* TASK TO COMPLETE:
Output the entries below exactly, from the first line to the line holding "## run 3: where the power goes", both included.

....................

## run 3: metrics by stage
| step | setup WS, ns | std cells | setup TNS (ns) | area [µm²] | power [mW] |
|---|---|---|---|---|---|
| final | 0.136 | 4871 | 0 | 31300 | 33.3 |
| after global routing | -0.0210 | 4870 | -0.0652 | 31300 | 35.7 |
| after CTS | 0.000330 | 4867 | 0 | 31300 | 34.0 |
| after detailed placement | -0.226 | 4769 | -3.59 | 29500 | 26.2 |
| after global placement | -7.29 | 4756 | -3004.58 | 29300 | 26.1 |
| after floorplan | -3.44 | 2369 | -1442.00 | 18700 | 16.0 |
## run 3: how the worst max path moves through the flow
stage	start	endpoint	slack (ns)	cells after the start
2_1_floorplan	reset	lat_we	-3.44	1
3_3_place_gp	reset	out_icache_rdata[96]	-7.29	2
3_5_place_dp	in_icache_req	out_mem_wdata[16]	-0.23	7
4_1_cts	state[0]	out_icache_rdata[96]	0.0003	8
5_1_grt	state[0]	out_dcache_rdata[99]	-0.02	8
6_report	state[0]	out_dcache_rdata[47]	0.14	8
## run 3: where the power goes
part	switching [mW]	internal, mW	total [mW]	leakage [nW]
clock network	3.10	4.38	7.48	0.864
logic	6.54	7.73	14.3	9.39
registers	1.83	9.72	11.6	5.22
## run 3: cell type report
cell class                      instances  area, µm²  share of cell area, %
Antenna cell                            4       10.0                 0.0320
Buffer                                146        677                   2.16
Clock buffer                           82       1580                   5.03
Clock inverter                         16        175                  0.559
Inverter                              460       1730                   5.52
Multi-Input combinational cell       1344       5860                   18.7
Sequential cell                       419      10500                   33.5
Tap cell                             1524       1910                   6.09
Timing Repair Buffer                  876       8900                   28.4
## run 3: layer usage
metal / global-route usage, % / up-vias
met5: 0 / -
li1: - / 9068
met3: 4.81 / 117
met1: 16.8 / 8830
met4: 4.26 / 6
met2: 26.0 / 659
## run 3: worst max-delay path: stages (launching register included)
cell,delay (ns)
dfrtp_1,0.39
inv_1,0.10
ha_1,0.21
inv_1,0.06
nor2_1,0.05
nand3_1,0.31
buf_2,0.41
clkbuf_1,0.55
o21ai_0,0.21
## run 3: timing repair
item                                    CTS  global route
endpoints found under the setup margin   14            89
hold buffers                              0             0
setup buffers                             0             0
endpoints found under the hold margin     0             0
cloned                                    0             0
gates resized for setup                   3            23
**src/rtl/usr_sw_pkg.sv**
```systemverilog
// Shared constants for the user DIP-switch input conditioner.
package usr_sw_pkg;

    localparam int USR_SW_WIDTH         = 8;
    localparam int USR_SW_DEBOUNCE_10MS = 2000000;
    localparam int USR_SW_SYNC_STAGES   = 2;

endpackage : usr_sw_pkg

```
**src/rtl/usr_sw_debounce_bit.sv**
```systemverilog
// One switch bit: synchronizer, debounce counter, stable level and edge pulses.
// Next-cycle level/change are also exported so the parent can register events on the same edge.
module usr_sw_debounce_bit
    import usr_sw_pkg::*;
#(
    parameter int SYNC_STAGES     = USR_SW_SYNC_STAGES,
    parameter int DEBOUNCE_CYCLES = USR_SW_DEBOUNCE_10MS,
    parameter int CNT_W           = $clog2(DEBOUNCE_CYCLES)
) (
    input  logic clk,
    input  logic rst_n,
    input  logic sw_i,
    output logic state_o,
    output logic rise_o,
    output logic fall_o,
    output logic state_nxt_o,
    output logic chg_nxt_o
);

    localparam logic [CNT_W-1:0] CNT_MAX = CNT_W'(DEBOUNCE_CYCLES - 1);

    logic [SYNC_STAGES-1:0] sync_q;
    logic [SYNC_STAGES-1:0] sync_d;
    logic [CNT_W-1:0]       cnt_q;
    logic [CNT_W-1:0]       cnt_d;
    logic                   stable_q;
    logic                   stable_d;
    logic                   rise_q;
    logic                   rise_d;
    logic                   fall_q;
    logic                   fall_d;
    logic                   sync_s;

    // Synchronizer shift and debounce next-state
    always_comb begin
        sync_d   = {sync_q[SYNC_STAGES-2:0], sw_i};
        sync_s   = sync_q[SYNC_STAGES-1];
        cnt_d    = cnt_q;
        stable_d = stable_q;
        rise_d   = 1'b0;
        fall_d   = 1'b0;
        if (sync_s == stable_q) begin
            cnt_d = {CNT_W{1'b0}};
        end else if (cnt_q == CNT_MAX) begin
            stable_d = sync_s;
            cnt_d    = {CNT_W{1'b0}};
            rise_d   = sync_s;
            fall_d   = ~sync_s;
        end else begin
            cnt_d = cnt_q + CNT_W'(1);
        end
    end

    // State registers
    always_ff @(posedge clk or negedge rst_n) begin
        if (!rst_n) begin
            sync_q   <= {SYNC_STAGES{1'b0}};
            cnt_q    <= {CNT_W{1'b0}};
            stable_q <= 1'b0;
            rise_q   <= 1'b0;
            fall_q   <= 1'b0;
        end else begin
            sync_q   <= sync_d;
            cnt_q    <= cnt_d;
            stable_q <= stable_d;
            rise_q   <= rise_d;
            fall_q   <= fall_d;
        end
    end

    assign state_o     = stable_q;
    assign rise_o      = rise_q;
    assign fall_o      = fall_q;
    assign state_nxt_o = stable_d;
    assign chg_nxt_o   = rise_d | fall_d;

endmodule : usr_sw_debounce_bit

```
**src/rtl/usr_sw_conditioner.sv**
```systemverilog
// DIP-switch conditioner: per-bit debounce plus a one-entry valid/ready change-event record
// with merge-on-backpressure and a sticky overflow flag.
module usr_sw_conditioner
    import usr_sw_pkg::*;
#(
    parameter int WIDTH           = USR_SW_WIDTH,
    parameter int SYNC_STAGES     = USR_SW_SYNC_STAGES,
    parameter int DEBOUNCE_CYCLES = USR_SW_DEBOUNCE_10MS,
    parameter int CNT_W           = $clog2(DEBOUNCE_CYCLES)
) (
    input  logic             sys0_clk,
    input  logic             sys0_rstn,
    input  logic [WIDTH-1:0] usr_sw_i,
    output logic [WIDTH-1:0] sw_state,
    output logic [WIDTH-1:0] sw_rise,
    output logic [WIDTH-1:0] sw_fall,
    output logic             evt_valid,
    input  logic             evt_ready,
    output logic [WIDTH-1:0] evt_state,
    output logic [WIDTH-1:0] evt_mask,
    output logic             evt_ovf,
    input  logic             ovf_clr
);

    logic [WIDTH-1:0] state_nxt_s;
    logic [WIDTH-1:0] chg_nxt_s;
    logic             evt_valid_q;
    logic             evt_valid_d;
    logic [WIDTH-1:0] evt_state_q;
    logic [WIDTH-1:0] evt_state_d;
    logic [WIDTH-1:0] evt_mask_q;
    logic [WIDTH-1:0] evt_mask_d;
    logic             evt_ovf_q;
    logic             evt_ovf_d;
    logic             ovf_set_s;

    for (genvar i = 0; i < WIDTH; i++) begin : g_bit
        usr_sw_debounce_bit #(
            .SYNC_STAGES     (SYNC_STAGES),
            .DEBOUNCE_CYCLES (DEBOUNCE_CYCLES),
            .CNT_W           (CNT_W)
        ) u_bit (
            .clk         (sys0_clk),
            .rst_n       (sys0_rstn),
            .sw_i        (usr_sw_i[i]),
            .state_o     (sw_state[i]),
            .rise_o      (sw_rise[i]),
            .fall_o      (sw_fall[i]),
            .state_nxt_o (state_nxt_s[i]),
            .chg_nxt_o   (chg_nxt_s[i])
        );
    end

    // Event record: driven from next-cycle changes so evt_valid rises with the pulse
    always_comb begin
        evt_valid_d = evt_valid_q;
        evt_state_d = evt_state_q;
        evt_mask_d  = evt_mask_q;
        ovf_set_s   = 1'b0;
        if (chg_nxt_s != {WIDTH{1'b0}}) begin
            if (!evt_valid_q || evt_ready) begin
                evt_valid_d = 1'b1;
                evt_state_d = state_nxt_s;
                evt_mask_d  = chg_nxt_s;
            end else begin
                evt_state_d = state_nxt_s;
                evt_mask_d  = evt_mask_q | chg_nxt_s;
                ovf_set_s   = 1'b1;
            end
        end else if (evt_valid_q && evt_ready) begin
            evt_valid_d = 1'b0;
            evt_mask_d  = {WIDTH{1'b0}};
        end else begin
            evt_valid_d = evt_valid_q;
        end
        if (ovf_set_s) begin
            evt_ovf_d = 1'b1;
        end else if (ovf_clr) begin
            evt_ovf_d = 1'b0;
        end else begin
            evt_ovf_d = evt_ovf_q;
        end
    end

    // Event record registers
    always_ff @(posedge sys0_clk or negedge sys0_rstn) begin
        if (!sys0_rstn) begin
            evt_valid_q <= 1'b0;
            evt_state_q <= {WIDTH{1'b0}};
            evt_mask_q  <= {WIDTH{1'b0}};
            evt_ovf_q   <= 1'b0;
        end else begin
            evt_valid_q <= evt_valid_d;
            evt_state_q <= evt_state_d;
            evt_mask_q  <= evt_mask_d;
            evt_ovf_q   <= evt_ovf_d;
        end
    end

    assign evt_valid = evt_valid_q;
    assign evt_state = evt_state_q;
    assign evt_mask  = evt_mask_q;
    assign evt_ovf   = evt_ovf_q;

endmodule : usr_sw_conditioner

```
**config.mk**
```make
export PLATFORM = sky130hd
export DESIGN_NAME = usr_sw_conditioner
export DESIGN_NICKNAME = d
export VERILOG_FILES = /design/src/rtl/usr_sw_pkg.sv /design/src/rtl/usr_sw_debounce_bit.sv /design/src/rtl/usr_sw_conditioner.sv
export SDC_FILE = /design/constraint.sdc
export NUM_CORES = 1
export LEC_CHECK = 0
export ABC_AREA = 1
export BUFFER_PORTS_ARGS = -buffer_cell sky130_fd_sc_hd__buf_2
export CAP_MARGIN = 20
export CORE_ASPECT_RATIO = 1.75
export CORE_UTILIZATION = 45
export DETAILED_ROUTE_END_ITERATION = 10
export PLACE_DENSITY = 0.7
export SLEW_MARGIN = 15
export SYNTH_ARGS = -nofsm -noshare
export SYNTH_HDL_FRONTEND = slang
export SYNTH_HIERARCHICAL = 1
export SYNTH_SLANG_ARGS = --single-unit
```
**constraint.sdc**
```tcl
create_clock -name sys0_clk -period 3.1 [get_ports sys0_clk]
set_input_delay 0.31 -clock sys0_clk [delete_from_list [all_inputs] [get_ports sys0_clk]]
set_output_delay 0.31 -clock sys0_clk [all_outputs]
set_load 0.05 [all_outputs]
```
==> flow_metrics.tcl <==
set metrics [dict create \
    asyncSetResetFlopFracSynth_pct 100 \
    synth_edf_count 0 \
    fin_nets 1642 \
    routed-via-count 9902 \
    holdCritPathClass "input pin to flip-flop" \
    timing.setup.tns_ns 0 \
    area_of_the_mapped_netlist_um2 11900 \
    maxSlewHeadroom_pct 46.4 \
    cts_root_buf "sky130_fd_sc_hd__clkbuf_16" \
    post-synth-top-count-cell "sky130_fd_sc_hd__nor2_1" \
    timing.critical_path.required_ns 3.51 \
    synth-xor-area-share_pct 4.72 \
    first_pass_iters 11 \
    worst-slew-pin-transition_ns 0.805 \
    ys_dominant_reg_cell "sky130_fd_sc_hd__dfrtp_1" \
    fmax_ghz 0.452 \
    htree_num_levels 1 \
    synth.top_cell.area_share_pct 47.6 \
    first_global_vias 10100 \
    grt_usage_pct 21.3 \
    final_critical_path_setup_slack_ns 0.888 \
    main_combinational_cell_family_by_area_after_synthesis "simple AND/OR/NAND/NOR gates" \
    rsz0062_at_grt "false" \
    gp_congestion 0.950 \
    wire_length_of_the_first_global_routing_pass_um 47000 \
    synth_seq_area_share_pct 47.6 \
    setup_viol 0 \
    violated_checks "design-rule violations" \
    place_hpwl_um 20400 \
    mapped_nets 1551 \
    placement.setup.worst_slack_ns 0.889 \
    viasPerCell 5.05 \
    cts.repair.resized 0 \
    synth.top_cells.by_count "sky130_fd_sc_hd__nor2_1, sky130_fd_sc_hd__nand2_1, sky130_fd_sc_hd__dfrtp_1" \
    timing.final.max_slew_violations 0 \
    timing.critical_path.fanout_max 18 \
    start_util_pct 45.7 \
    yosys.area_share.adder_pct 0.843 \
    synth_cell_type_count 25 \
    synth.top_cells.by_area "sky130_fd_sc_hd__dfrtp_1, sky130_fd_sc_hd__nor2_1, sky130_fd_sc_hd__nand2_1" \
    core_um2 26000 \
    layout_worst_path_cycle_share_pct 71.3 \
    core.rowCount 78 \
    cts_tree "done" \
    io_pins 54 \
    skew_ns 0.0225 \
    die_w_um 125 \
    synth_compound_area_share_pct 5.60 \
    power.leakage_nw 6.21 \
    ys_warn_count 6 \
    worst_ep_arrival_time_ns 2.62 \
    die_area_um2 27100 \
    cp-end-kind "flip-flop" \
    synth_largest_area_cell "sky130_fd_sc_hd__dfrtp_1" \
    route.final.wire_length_um 27400 \
    cts_made_buffers 24 \
    syn-mean-instance-area_um2 7.76 \
    p_per_area_nw_per_um2 485 \
    drc 14 \
    wl_per_cell_um 14.0 \
    filler_cell_count 2436 \
    timing.max_cap.violations 0 \
    layout-area-overhead-vs-synth_pct 14.8 \
    worstSkewPairLatency_ns 0.54 \
    worstSetupStartpointType "flip-flop" \
    yosys_register_bits 226 \
    initialDrtViolationCount 541 \
    numClockSinks 226 \
    n_antenna_cell 0 \
    synthSimpleGateAreaFrac_pct 34.4 \
    overflow 0 \
    die_height_um 217 \
    final_layout_size_suffix_gt1_share_pct 11.9 \
    clk_pin_slew_worst_paths_ns 0.07 \
    drt.antenna.violating_nets 0 \
    netlist_instances 1531 \
    final_period_minus_worst_setup_slack_ns 2.21 \
    portion_of_netlist_area_occupied_by_mux_cells_pct 0 \
    ctsLongestPathBuffers 3 \
    worstSetupPathType "flip-flop to flip-flop" \
    grt_start_max_net_pins 103 \
    placement.io_buffers 53 \
    hold_violations 0 \
    outcome "finished with violations" \
    grt_antenna_before_repair 0 \
    ir_worst_vdd_mv 0.530 \
]
[sequential cells by signal, summed over array words and instances, names as in the netlist]
signal               flops
g_bit.u_bit/cnt_q      168
g_bit.u_bit/sync_q      16
evt_mask                 8
evt_state                8
g_bit.u_bit/fall_o       8
g_bit.u_bit/rise_o       8
g_bit.u_bit/state_o      8
evt_ovf                  1
evt_valid                1
File: src/rtl/cic_comp_fir.sv
// cic_comp_fir: symmetric odd-length droop-compensation FIR, one pre-added multiply per cycle.
// Define CIC_COMP_FIR_SAT_EN to saturate out_data instead of wrapping.
module cic_comp_fir #(
  parameter int WIDTH      = 16,
  parameter int N_TAPS     = 11,
  parameter int COEF_WIDTH = 16,
  parameter int COEF_FRAC  = 14
) (
  input logic           clk,
  input logic           reset,
  cic_comp_fir_if.slave bus
);
  localparam int H     = (N_TAPS + 1) / 2;
  localparam int AW    = (H > 1) ? $clog2(H) : 1;
  localparam int KW    = $clog2(H + 1);
  localparam int PW    = $clog2(N_TAPS);
  localparam int PRW   = WIDTH + 1 + COEF_WIDTH;
  localparam int ACC_W = PRW + AW;
  typedef enum logic [1:0] {IDLE, WRITE, MAC, ROUND} state_t;
  state_t                       r_state, w_next;
  logic signed [WIDTH-1:0]      r_buf [N_TAPS];
  logic signed [COEF_WIDTH-1:0] r_coef [H];
  logic [PW-1:0]                r_wp;
  logic [KW-1:0]                r_k;
  logic signed [WIDTH-1:0]      r_in;
  logic signed [PRW-1:0]        r_prod;
  logic signed [ACC_W-1:0]      r_acc;
  logic signed [WIDTH-1:0]      r_out;
  logic                         r_out_valid, r_overrun, r_coef_err;
  logic                         w_busy, w_centre;
  logic [PW:0]                  w_ia_raw, w_ib_raw;
  logic [PW-1:0]                w_ia, w_ib;
  logic [AW-1:0]                w_ci;
  logic signed [WIDTH-1:0]      w_xb;
  logic signed [WIDTH:0]        w_pre;
  logic signed [PRW-1:0]        w_mul;
  logic signed [ACC_W-1:0]      w_rnd, w_y;
  logic signed [WIDTH-1:0]      w_y_n;
  // Pointer already advanced past the newest sample: x[k] at wp-1-k, x[N-1-k] at wp+k.
  assign w_ia_raw = {1'b0, r_wp} + (PW+1)'(N_TAPS - 1) - (PW+1)'(r_k);
  assign w_ib_raw = {1'b0, r_wp} + (PW+1)'(r_k);
  assign w_ia     = (w_ia_raw >= (PW+1)'(N_TAPS)) ? PW'(w_ia_raw - (PW+1)'(N_TAPS)) : w_ia_raw[PW-1:0];
  assign w_ib     = (w_ib_raw >= (PW+1)'(N_TAPS)) ? PW'(w_ib_raw - (PW+1)'(N_TAPS)) : w_ib_raw[PW-1:0];
  assign w_centre = (r_k == KW'(H - 1));
  assign w_xb     = w_centre ? '0 : r_buf[w_ib];
  assign w_pre    = (WIDTH+1)'(r_buf[w_ia]) + (WIDTH+1)'(w_xb);
  assign w_ci     = (r_k < KW'(H)) ? AW'(r_k) : '0;
  assign w_mul    = PRW'(w_pre) * PRW'(r_coef[w_ci]);
  assign w_rnd    = r_acc + ACC_W'(2 ** (COEF_FRAC - 1));
  assign w_y      = w_rnd >>> COEF_FRAC;
`ifdef CIC_COMP_FIR_SAT_EN
  localparam logic signed [ACC_W-1:0] Y_MAX = {{(ACC_W-WIDTH+1){1'b0}}, {(WIDTH-1){1'b1}}};
  localparam logic signed [ACC_W-1:0] Y_MIN = ~Y_MAX;
  assign w_y_n = (w_y > Y_MAX) ? Y_MAX[WIDTH-1:0] : (w_y < Y_MIN) ? Y_MIN[WIDTH-1:0] : w_y[WIDTH-1:0];
`else
  assign w_y_n = w_y[WIDTH-1:0];
`endif
  assign w_busy = (r_state != IDLE);
  always_comb begin
    w_next = r_state;
    case (r_state)
      IDLE:    w_next = bus.in_valid ? WRITE : IDLE;
      WRITE:   w_next = MAC;
      MAC:     w_next = (r_k == KW'(H)) ? ROUND : MAC;
      default: w_next = IDLE;
    endcase
  end
  always_ff @(posedge clk or negedge reset)
    if (!reset) r_state <= IDLE;
    else        r_state <= w_next;
  // MAC runs H+1 cycles: the product is registered, so the last one is absorbed a cycle late.
  always_ff @(posedge clk or negedge reset) begin
    if (!reset) begin
      r_wp        <= '0;
      r_k         <= '0;
      r_in        <= '0;
      r_prod      <= '0;
      r_acc       <= '0;
      r_out       <= '0;
      r_out_valid <= 1'b0;
      r_overrun   <= 1'b0;
      r_coef_err  <= 1'b0;
      for (int i = 0; i < N_TAPS; i++) r_buf[i] <= '0;
      for (int i = 0; i < H; i++) r_coef[i] <= (i == H - 1) ? COEF_WIDTH'(2 ** COEF_FRAC) : '0;
    end else begin
      r_out_valid <= (r_state == ROUND);
      if (r_state == IDLE && bus.in_valid) r_in <= bus.in_data;
      if (r_state == WRITE) begin
        r_buf[r_wp] <= r_in;
        r_wp        <= (r_wp == PW'(N_TAPS - 1)) ? '0 : r_wp + PW'(1);
        r_k         <= '0;
        r_prod      <= '0;
        r_acc       <= '0;
      end
      if (r_state == MAC) begin
        r_k    <= r_k + KW'(1);
        r_prod <= w_mul;
        r_acc  <= r_acc + ACC_W'(r_prod);
      end
      if (r_state == ROUND) r_out <= w_y_n;
      if (bus.coef_wr && !w_busy && ({1'b0, bus.coef_addr} < (AW+1)'(H)))
        r_coef[bus.coef_addr] <= bus.coef_data;
      r_overrun  <= (bus.in_valid & w_busy) | (r_overrun & ~bus.clear_status);
      r_coef_err <= (bus.coef_wr & w_busy) | (r_coef_err & ~bus.clear_status);
    end
  end
  assign bus.out_valid = r_out_valid;
  assign bus.out_data  = r_out;
  assign bus.busy      = w_busy;
  assign bus.overrun   = r_overrun;
  assign bus.coef_err  = r_coef_err;
endmodule

File: src/flat_wrapper.sv
// flat-port wrapper written by rule: the top's interface ports become plain ports
module cic_comp_fir_flat 
#(
  parameter int WIDTH      = 16,
  parameter int N_TAPS     = 11,
  parameter int COEF_WIDTH = 16,
  parameter int COEF_FRAC  = 14
)
  (clk, reset, bus_in_valid, bus_in_data, bus_coef_wr, bus_coef_addr, bus_coef_data, bus_clear_status, bus_out_valid, bus_out_data, bus_busy, bus_overrun, bus_coef_err);
  cic_comp_fir_if #(.WIDTH(WIDTH), .COEF_WIDTH(COEF_WIDTH), .AW(3)) bus_i ();
  input logic clk;
  input logic reset;
  input wire logic [$bits(bus_i.in_valid)-1:0] bus_in_valid;
  input wire logic [$bits(bus_i.in_data)-1:0] bus_in_data;
  input wire logic [$bits(bus_i.coef_wr)-1:0] bus_coef_wr;
  input wire logic [$bits(bus_i.coef_addr)-1:0] bus_coef_addr;
  input wire logic [$bits(bus_i.coef_data)-1:0] bus_coef_data;
  input wire logic [$bits(bus_i.clear_status)-1:0] bus_clear_status;
  output wire logic [$bits(bus_i.out_valid)-1:0] bus_out_valid;
  output wire logic [$bits(bus_i.out_data)-1:0] bus_out_data;
  output wire logic [$bits(bus_i.busy)-1:0] bus_busy;
  output wire logic [$bits(bus_i.overrun)-1:0] bus_overrun;
  output wire logic [$bits(bus_i.coef_err)-1:0] bus_coef_err;
  assign bus_i.in_valid = bus_in_valid;
  assign bus_i.in_data = bus_in_data;
  assign bus_i.coef_wr = bus_coef_wr;
  assign bus_i.coef_addr = bus_coef_addr;
  assign bus_i.coef_data = bus_coef_data;
  assign bus_i.clear_status = bus_clear_status;
  assign bus_out_valid = bus_i.out_valid;
  assign bus_out_data = bus_i.out_data;
  assign bus_busy = bus_i.busy;
  assign bus_overrun = bus_i.overrun;
  assign bus_coef_err = bus_i.coef_err;
  cic_comp_fir #(.WIDTH(WIDTH), .N_TAPS(N_TAPS), .COEF_WIDTH(COEF_WIDTH), .COEF_FRAC(COEF_FRAC)) u_core (.clk(clk), .reset(reset), .bus(bus_i));
endmodule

....................

* PROBLEM SOLUTION:
## run 3: metrics by stage
| step | setup WS, ns | std cells | setup TNS (ns) | area [µm²] | power [mW] |
|---|---|---|---|---|---|
| final | 0.136 | 4871 | 0 | 31300 | 33.3 |
| after global routing | -0.0210 | 4870 | -0.0652 | 31300 | 35.7 |
| after CTS | 0.000330 | 4867 | 0 | 31300 | 34.0 |
| after detailed placement | -0.226 | 4769 | -3.59 | 29500 | 26.2 |
| after global placement | -7.29 | 4756 | -3004.58 | 29300 | 26.1 |
| after floorplan | -3.44 | 2369 | -1442.00 | 18700 | 16.0 |
## run 3: how the worst max path moves through the flow
stage	start	endpoint	slack (ns)	cells after the start
2_1_floorplan	reset	lat_we	-3.44	1
3_3_place_gp	reset	out_icache_rdata[96]	-7.29	2
3_5_place_dp	in_icache_req	out_mem_wdata[16]	-0.23	7
4_1_cts	state[0]	out_icache_rdata[96]	0.0003	8
5_1_grt	state[0]	out_dcache_rdata[99]	-0.02	8
6_report	state[0]	out_dcache_rdata[47]	0.14	8
## run 3: where the power goes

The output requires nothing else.